● THE TASK
One part of the entries below is wanted: the lines from the one containing "end,output s_axis_tready" through the one containing "length: 8.15 mm". Write those out exactly and nothing else.

● DATA SECTION
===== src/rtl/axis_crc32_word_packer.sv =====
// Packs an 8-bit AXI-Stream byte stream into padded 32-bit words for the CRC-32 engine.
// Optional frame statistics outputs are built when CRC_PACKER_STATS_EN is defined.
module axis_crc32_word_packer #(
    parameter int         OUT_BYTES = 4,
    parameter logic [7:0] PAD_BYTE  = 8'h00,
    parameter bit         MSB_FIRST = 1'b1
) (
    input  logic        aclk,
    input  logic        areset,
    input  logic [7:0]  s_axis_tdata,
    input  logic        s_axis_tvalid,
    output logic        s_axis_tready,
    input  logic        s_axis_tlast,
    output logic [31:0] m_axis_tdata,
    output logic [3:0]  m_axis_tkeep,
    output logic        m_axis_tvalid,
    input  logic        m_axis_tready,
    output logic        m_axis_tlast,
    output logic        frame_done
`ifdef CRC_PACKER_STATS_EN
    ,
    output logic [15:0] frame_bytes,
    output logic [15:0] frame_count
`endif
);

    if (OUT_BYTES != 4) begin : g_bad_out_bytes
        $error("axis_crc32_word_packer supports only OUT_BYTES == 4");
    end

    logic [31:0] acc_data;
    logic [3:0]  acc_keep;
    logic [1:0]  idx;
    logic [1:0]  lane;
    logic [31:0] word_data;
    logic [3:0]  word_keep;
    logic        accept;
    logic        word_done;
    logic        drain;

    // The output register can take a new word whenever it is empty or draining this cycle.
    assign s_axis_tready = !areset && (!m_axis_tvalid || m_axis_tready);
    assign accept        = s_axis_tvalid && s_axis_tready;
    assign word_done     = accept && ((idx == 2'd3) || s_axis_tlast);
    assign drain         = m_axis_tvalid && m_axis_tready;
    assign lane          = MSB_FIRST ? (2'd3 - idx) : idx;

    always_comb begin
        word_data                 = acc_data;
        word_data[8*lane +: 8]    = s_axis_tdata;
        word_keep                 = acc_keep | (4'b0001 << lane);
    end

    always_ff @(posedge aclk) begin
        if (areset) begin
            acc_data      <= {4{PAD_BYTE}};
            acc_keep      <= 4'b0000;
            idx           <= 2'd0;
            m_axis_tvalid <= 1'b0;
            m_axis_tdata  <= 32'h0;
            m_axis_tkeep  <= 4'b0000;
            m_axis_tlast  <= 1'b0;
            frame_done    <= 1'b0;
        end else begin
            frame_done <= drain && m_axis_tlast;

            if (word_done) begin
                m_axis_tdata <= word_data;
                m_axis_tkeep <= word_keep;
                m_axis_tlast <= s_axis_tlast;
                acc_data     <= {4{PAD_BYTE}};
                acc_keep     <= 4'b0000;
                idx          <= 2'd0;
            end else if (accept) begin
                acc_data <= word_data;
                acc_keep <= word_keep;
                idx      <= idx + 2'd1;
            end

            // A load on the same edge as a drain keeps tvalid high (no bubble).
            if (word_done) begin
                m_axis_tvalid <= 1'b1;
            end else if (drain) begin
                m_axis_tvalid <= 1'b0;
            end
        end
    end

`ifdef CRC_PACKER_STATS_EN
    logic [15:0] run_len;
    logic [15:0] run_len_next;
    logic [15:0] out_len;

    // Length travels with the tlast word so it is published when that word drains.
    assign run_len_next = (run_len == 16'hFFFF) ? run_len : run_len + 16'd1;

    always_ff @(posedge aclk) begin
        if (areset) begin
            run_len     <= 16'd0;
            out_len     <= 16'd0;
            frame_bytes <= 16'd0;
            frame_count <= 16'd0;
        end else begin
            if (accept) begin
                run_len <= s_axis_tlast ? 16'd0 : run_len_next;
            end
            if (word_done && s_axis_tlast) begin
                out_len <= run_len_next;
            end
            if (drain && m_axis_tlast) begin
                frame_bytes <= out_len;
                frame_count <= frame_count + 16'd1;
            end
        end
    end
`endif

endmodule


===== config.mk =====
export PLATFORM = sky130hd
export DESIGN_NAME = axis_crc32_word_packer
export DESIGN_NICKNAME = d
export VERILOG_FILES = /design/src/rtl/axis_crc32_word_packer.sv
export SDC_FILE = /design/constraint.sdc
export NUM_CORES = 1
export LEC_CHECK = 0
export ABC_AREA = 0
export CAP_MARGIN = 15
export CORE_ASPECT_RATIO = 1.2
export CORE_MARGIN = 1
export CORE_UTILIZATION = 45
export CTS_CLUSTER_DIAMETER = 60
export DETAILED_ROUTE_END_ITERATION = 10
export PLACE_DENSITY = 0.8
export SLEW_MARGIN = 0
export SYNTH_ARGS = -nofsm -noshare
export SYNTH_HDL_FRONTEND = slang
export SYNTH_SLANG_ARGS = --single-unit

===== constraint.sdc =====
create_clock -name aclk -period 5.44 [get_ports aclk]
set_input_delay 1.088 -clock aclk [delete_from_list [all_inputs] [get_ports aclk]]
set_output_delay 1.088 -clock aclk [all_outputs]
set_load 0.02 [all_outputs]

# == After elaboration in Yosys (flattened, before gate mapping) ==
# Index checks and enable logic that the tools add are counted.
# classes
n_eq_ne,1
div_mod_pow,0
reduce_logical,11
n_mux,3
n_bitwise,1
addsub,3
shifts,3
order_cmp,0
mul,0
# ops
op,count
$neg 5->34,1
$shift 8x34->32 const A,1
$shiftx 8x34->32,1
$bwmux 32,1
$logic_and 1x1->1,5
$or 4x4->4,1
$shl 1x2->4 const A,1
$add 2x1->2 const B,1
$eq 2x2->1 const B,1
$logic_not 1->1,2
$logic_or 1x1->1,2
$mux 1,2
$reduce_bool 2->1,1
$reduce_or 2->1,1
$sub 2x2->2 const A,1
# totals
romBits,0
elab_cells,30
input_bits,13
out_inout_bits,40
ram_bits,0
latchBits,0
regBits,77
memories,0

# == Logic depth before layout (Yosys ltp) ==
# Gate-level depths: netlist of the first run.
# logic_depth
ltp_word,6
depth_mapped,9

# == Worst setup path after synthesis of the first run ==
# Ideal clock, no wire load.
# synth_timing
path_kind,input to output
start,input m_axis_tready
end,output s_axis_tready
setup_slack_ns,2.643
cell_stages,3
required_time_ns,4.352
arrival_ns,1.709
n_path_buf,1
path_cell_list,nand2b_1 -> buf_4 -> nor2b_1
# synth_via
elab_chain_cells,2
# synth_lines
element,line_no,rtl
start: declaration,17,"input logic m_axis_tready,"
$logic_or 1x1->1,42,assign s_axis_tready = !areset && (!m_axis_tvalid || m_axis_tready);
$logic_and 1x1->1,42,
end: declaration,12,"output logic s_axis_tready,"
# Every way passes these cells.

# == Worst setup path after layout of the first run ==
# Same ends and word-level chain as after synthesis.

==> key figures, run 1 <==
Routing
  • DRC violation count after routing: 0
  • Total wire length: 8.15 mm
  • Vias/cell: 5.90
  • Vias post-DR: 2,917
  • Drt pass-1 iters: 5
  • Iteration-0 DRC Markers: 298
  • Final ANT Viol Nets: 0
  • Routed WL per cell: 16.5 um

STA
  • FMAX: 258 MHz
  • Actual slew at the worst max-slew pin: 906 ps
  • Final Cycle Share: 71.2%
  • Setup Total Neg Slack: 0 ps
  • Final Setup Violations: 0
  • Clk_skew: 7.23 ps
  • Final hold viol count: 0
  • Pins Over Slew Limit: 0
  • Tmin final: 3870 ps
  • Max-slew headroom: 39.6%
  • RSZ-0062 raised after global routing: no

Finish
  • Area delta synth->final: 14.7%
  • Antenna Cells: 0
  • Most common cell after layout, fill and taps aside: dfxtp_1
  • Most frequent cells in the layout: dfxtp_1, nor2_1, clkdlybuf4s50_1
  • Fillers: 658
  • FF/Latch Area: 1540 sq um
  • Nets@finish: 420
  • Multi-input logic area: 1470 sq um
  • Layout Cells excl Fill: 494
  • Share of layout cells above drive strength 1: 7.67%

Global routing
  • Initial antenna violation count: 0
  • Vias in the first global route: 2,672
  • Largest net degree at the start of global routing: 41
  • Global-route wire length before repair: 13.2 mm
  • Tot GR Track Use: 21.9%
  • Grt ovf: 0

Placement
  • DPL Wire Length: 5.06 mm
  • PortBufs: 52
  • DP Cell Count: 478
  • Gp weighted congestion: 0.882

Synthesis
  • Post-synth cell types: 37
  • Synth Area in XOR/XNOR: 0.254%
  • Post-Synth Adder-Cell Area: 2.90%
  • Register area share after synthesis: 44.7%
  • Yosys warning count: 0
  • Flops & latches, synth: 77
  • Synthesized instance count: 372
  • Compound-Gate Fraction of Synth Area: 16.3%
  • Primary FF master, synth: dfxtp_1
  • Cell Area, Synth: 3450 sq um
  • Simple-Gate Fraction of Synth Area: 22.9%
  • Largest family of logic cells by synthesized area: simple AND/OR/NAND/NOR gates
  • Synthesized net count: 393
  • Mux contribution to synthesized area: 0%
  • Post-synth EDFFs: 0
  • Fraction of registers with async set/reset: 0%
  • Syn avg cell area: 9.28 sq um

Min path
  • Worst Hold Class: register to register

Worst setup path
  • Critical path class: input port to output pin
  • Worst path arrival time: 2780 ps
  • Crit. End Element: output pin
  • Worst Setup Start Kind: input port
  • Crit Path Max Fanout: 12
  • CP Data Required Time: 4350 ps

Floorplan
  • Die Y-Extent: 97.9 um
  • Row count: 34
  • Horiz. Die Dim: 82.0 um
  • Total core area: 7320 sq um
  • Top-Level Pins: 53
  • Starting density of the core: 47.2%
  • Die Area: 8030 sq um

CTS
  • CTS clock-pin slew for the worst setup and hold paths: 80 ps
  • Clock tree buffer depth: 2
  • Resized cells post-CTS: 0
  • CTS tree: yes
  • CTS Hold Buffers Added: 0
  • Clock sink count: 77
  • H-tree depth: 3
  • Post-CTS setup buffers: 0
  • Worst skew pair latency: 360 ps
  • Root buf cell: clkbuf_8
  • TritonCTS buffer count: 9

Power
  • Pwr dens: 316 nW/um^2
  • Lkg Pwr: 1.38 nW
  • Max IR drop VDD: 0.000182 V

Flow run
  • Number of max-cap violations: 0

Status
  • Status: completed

● RESPONSE TO THIS TASK
end,output s_axis_tready
setup_slack_ns,2.643
cell_stages,3
required_time_ns,4.352
arrival_ns,1.709
n_path_buf,1
path_cell_list,nand2b_1 -> buf_4 -> nor2b_1
# synth_via
elab_chain_cells,2
# synth_lines
element,line_no,rtl
start: declaration,17,"input logic m_axis_tready,"
$logic_or 1x1->1,42,assign s_axis_tready = !areset && (!m_axis_tvalid || m_axis_tready);
$logic_and 1x1->1,42,
end: declaration,12,"output logic s_axis_tready,"
# Every way passes these cells.

# == Worst setup path after layout of the first run ==
# Same ends and word-level chain as after synthesis.

==> key figures, run 1 <==
Routing
  • DRC violation count after routing: 0
  • Total wire length: 8.15 mm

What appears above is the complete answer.